The data below:

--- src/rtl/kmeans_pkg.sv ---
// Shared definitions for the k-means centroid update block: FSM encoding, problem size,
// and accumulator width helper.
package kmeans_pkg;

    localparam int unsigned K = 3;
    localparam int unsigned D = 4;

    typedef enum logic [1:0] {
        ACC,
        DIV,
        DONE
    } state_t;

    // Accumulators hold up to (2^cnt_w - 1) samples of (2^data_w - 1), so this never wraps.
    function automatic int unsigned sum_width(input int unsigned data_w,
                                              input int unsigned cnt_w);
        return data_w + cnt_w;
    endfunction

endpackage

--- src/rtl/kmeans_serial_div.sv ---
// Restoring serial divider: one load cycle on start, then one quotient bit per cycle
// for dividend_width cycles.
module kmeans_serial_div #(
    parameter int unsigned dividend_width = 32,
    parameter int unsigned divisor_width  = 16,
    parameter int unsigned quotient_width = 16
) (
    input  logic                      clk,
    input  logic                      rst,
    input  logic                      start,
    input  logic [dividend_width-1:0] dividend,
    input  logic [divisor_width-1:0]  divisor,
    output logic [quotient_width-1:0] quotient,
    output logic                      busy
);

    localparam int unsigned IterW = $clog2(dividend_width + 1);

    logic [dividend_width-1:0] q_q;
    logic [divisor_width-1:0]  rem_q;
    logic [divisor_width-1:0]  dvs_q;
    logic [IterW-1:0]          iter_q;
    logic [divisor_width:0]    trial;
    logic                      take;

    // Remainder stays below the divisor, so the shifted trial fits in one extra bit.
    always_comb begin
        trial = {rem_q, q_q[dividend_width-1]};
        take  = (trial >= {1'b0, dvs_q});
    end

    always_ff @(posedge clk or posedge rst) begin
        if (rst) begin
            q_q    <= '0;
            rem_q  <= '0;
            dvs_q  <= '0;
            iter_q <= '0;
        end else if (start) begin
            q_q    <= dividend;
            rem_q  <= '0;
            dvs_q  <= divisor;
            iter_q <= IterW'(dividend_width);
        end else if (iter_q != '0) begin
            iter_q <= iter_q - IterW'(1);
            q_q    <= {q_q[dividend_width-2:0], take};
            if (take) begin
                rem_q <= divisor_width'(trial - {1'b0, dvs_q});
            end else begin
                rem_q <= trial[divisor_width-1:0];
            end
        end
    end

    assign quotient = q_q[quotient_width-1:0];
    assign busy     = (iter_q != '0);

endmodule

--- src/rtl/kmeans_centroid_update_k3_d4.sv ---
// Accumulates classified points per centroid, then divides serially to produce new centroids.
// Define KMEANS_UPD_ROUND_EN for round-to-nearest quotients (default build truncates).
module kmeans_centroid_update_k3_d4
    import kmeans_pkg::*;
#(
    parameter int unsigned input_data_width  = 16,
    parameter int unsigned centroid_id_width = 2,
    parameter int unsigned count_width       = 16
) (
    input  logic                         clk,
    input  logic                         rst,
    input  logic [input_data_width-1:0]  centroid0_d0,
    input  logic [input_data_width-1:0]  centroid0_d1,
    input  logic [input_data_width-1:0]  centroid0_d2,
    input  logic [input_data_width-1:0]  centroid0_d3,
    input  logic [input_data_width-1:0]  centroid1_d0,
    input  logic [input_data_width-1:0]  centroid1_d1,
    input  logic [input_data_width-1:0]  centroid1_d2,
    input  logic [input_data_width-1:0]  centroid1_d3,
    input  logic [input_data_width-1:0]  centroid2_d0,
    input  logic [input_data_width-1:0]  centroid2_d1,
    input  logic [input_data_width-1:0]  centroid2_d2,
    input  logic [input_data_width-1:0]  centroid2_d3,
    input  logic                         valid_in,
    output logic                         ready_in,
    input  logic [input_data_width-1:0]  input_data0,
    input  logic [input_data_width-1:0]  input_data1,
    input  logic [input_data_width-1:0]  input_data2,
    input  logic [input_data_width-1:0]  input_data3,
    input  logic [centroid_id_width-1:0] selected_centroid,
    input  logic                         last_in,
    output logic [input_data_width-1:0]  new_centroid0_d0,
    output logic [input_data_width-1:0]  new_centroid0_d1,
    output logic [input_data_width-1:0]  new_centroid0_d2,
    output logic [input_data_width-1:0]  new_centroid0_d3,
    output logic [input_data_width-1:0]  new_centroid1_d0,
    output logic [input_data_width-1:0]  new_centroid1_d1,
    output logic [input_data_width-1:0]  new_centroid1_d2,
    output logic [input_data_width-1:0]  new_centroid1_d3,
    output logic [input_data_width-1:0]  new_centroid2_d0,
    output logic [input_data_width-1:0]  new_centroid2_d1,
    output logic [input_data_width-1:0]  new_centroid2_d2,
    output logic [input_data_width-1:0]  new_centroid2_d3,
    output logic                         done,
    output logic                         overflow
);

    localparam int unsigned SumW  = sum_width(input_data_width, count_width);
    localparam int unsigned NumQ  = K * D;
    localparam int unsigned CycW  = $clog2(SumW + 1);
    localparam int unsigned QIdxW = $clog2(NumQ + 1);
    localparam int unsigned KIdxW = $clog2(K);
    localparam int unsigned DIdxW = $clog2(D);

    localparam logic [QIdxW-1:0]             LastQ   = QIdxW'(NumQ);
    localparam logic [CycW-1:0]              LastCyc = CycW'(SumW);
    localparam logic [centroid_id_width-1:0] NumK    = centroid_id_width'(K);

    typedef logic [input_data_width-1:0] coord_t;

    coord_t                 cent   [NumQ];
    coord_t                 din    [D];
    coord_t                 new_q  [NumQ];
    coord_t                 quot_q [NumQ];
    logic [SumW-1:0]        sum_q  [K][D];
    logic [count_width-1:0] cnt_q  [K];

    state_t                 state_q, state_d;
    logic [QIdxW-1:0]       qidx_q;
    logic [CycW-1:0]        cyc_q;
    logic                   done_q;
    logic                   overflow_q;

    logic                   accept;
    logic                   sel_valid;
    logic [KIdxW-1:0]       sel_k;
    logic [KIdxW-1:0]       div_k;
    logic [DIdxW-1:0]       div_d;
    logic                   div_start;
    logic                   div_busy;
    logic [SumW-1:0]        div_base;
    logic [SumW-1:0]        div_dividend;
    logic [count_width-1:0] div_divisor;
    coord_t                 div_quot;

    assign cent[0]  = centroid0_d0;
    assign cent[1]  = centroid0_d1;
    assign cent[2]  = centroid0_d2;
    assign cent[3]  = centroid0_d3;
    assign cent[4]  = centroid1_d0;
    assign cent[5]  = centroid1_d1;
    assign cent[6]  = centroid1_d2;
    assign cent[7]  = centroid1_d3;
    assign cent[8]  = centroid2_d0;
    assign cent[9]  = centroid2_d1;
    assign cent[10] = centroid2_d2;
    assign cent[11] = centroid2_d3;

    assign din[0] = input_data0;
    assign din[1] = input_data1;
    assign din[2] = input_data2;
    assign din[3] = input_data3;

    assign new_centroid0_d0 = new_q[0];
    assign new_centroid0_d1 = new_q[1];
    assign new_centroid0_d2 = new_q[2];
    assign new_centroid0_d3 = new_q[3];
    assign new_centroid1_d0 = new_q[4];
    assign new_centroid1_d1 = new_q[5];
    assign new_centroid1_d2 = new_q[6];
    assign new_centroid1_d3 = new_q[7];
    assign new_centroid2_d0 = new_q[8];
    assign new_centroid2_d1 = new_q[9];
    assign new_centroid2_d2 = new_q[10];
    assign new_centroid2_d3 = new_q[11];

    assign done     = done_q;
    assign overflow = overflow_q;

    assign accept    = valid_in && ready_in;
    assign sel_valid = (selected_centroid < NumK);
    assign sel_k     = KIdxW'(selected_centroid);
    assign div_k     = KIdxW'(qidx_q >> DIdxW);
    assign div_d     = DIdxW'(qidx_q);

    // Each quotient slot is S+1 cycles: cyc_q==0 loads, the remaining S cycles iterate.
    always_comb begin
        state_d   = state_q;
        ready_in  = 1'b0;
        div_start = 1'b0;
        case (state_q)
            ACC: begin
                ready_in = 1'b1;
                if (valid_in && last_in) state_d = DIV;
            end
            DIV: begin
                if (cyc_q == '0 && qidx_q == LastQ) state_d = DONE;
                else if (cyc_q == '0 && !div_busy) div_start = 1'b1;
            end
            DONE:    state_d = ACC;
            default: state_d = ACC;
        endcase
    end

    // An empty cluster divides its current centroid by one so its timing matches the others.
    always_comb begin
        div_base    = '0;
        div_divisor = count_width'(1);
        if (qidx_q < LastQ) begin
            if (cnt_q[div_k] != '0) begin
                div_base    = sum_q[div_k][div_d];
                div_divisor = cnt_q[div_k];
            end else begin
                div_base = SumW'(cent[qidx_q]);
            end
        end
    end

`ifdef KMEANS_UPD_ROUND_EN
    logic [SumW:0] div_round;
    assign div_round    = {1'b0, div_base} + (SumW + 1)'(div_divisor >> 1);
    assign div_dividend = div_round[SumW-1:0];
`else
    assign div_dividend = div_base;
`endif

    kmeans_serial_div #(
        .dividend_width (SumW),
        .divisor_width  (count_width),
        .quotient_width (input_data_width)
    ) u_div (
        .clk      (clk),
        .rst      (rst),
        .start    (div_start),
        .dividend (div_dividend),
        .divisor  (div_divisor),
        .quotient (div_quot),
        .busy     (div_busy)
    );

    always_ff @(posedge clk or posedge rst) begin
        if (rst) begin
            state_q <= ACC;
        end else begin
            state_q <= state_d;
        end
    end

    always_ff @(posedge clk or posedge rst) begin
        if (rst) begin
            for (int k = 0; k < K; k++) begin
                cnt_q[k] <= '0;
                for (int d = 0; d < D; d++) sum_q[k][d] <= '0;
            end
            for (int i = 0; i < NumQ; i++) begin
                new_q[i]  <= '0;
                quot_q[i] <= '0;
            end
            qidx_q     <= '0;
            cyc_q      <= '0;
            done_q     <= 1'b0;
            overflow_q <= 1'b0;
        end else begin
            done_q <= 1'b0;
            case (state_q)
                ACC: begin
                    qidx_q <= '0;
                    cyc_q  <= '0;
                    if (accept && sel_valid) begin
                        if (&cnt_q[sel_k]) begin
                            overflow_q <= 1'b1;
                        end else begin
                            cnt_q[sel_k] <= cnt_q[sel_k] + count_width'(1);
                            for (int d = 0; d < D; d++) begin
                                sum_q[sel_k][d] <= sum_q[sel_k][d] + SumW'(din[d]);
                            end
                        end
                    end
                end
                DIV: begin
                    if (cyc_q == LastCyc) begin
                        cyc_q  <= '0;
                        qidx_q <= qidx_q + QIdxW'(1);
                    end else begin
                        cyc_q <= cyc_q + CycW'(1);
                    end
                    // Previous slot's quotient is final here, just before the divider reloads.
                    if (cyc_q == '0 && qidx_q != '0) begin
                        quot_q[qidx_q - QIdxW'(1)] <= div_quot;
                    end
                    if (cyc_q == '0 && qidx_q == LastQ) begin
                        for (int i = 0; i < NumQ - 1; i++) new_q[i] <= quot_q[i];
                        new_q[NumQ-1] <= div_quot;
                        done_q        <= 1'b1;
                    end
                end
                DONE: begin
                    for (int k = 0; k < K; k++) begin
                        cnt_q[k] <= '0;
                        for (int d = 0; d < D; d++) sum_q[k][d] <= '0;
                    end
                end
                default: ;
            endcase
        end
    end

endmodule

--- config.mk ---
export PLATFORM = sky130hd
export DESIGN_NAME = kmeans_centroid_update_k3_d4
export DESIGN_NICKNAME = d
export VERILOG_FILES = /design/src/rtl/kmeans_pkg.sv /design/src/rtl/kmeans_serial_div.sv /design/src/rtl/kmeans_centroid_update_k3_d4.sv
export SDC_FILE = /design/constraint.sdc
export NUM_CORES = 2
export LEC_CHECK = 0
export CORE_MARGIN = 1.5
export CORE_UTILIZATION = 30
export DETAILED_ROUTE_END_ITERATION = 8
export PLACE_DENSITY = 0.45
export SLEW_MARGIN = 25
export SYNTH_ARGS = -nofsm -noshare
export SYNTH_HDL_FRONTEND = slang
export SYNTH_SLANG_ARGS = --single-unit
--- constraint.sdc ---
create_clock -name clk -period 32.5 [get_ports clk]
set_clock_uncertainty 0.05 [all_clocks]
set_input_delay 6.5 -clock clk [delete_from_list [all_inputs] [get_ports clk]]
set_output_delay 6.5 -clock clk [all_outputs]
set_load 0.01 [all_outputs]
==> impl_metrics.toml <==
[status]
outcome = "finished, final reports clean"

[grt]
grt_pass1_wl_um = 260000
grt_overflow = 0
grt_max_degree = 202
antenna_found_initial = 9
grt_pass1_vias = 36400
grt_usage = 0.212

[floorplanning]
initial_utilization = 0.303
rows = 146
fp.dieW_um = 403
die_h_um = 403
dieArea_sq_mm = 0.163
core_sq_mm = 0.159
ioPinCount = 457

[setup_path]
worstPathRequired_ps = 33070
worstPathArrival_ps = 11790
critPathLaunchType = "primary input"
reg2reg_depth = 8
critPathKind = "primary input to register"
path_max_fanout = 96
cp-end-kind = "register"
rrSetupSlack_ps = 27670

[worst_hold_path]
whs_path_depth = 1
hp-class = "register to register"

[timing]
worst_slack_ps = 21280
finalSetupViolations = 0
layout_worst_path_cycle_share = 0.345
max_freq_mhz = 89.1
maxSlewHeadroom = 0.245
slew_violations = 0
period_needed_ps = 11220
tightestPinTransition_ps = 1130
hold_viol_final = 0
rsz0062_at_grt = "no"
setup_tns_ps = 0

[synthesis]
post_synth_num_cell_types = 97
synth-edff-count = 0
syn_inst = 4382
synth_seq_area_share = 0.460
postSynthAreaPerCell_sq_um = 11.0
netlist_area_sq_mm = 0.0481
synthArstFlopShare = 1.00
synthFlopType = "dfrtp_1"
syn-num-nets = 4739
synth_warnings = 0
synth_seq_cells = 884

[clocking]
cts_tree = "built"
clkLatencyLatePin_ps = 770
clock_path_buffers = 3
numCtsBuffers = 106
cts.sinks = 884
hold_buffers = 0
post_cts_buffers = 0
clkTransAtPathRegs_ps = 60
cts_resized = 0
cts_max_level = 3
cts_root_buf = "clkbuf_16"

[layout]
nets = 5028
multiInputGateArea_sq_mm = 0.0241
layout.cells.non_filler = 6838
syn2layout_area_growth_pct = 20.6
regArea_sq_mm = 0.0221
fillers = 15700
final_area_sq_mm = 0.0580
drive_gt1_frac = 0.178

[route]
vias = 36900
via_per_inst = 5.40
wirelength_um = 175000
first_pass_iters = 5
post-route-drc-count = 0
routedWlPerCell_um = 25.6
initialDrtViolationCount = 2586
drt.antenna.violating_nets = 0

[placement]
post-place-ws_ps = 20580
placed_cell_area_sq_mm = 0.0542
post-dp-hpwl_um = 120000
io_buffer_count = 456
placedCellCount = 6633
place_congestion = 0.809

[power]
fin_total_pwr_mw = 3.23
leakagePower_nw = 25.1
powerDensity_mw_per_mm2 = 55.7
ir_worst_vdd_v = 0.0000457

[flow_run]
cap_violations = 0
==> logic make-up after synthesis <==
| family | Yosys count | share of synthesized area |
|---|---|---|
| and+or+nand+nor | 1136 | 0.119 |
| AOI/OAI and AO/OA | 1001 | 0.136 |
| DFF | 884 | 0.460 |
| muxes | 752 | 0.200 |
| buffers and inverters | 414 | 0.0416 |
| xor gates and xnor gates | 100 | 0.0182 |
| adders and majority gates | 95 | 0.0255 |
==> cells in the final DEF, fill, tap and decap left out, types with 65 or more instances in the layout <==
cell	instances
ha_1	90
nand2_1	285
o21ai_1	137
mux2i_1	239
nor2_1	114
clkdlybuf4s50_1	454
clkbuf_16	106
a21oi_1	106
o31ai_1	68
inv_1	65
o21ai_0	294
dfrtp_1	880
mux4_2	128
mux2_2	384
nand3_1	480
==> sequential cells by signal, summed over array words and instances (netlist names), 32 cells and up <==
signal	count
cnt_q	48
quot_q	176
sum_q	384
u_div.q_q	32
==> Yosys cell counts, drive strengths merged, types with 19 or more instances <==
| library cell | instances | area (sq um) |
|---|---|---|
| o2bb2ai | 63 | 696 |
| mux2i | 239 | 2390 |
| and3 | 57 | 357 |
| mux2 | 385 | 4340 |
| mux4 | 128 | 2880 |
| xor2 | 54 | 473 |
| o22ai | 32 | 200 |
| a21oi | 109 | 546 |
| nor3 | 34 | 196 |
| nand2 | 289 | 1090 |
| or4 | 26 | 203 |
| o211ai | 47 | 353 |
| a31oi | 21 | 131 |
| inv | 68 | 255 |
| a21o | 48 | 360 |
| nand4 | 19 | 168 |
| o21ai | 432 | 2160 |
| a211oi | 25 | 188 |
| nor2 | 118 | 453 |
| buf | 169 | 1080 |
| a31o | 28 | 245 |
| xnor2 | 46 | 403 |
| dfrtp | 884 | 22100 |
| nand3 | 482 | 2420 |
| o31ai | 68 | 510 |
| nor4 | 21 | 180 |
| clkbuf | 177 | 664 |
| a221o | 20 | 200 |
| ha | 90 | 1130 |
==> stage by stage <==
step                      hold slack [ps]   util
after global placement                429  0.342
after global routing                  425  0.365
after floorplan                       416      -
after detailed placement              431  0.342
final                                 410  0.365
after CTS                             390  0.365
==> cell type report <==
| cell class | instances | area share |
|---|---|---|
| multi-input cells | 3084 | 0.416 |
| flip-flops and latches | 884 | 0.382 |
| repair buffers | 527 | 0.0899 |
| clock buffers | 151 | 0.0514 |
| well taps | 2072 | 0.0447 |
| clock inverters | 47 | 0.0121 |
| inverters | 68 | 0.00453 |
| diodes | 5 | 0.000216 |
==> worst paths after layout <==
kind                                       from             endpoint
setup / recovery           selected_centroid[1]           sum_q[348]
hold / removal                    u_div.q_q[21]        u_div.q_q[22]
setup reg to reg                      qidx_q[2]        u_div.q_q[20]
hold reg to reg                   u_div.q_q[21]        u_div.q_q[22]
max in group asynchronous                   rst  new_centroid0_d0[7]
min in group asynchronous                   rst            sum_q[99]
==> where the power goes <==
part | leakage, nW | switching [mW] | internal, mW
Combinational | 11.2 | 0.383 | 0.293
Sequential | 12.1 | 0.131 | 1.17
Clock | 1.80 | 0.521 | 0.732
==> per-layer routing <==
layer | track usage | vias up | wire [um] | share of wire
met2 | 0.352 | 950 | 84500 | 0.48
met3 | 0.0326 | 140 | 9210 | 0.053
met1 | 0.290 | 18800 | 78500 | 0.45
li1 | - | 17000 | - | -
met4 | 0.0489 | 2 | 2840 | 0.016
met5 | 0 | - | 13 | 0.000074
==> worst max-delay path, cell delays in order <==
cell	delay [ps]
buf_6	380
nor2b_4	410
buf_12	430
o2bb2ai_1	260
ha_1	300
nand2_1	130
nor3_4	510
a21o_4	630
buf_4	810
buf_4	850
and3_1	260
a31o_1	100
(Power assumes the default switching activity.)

End of The data.

### What the task asks
Take each line in the listing that has the word "synthesis" and copy it.

### Your solution
[synthesis]
==> logic make-up after synthesis <==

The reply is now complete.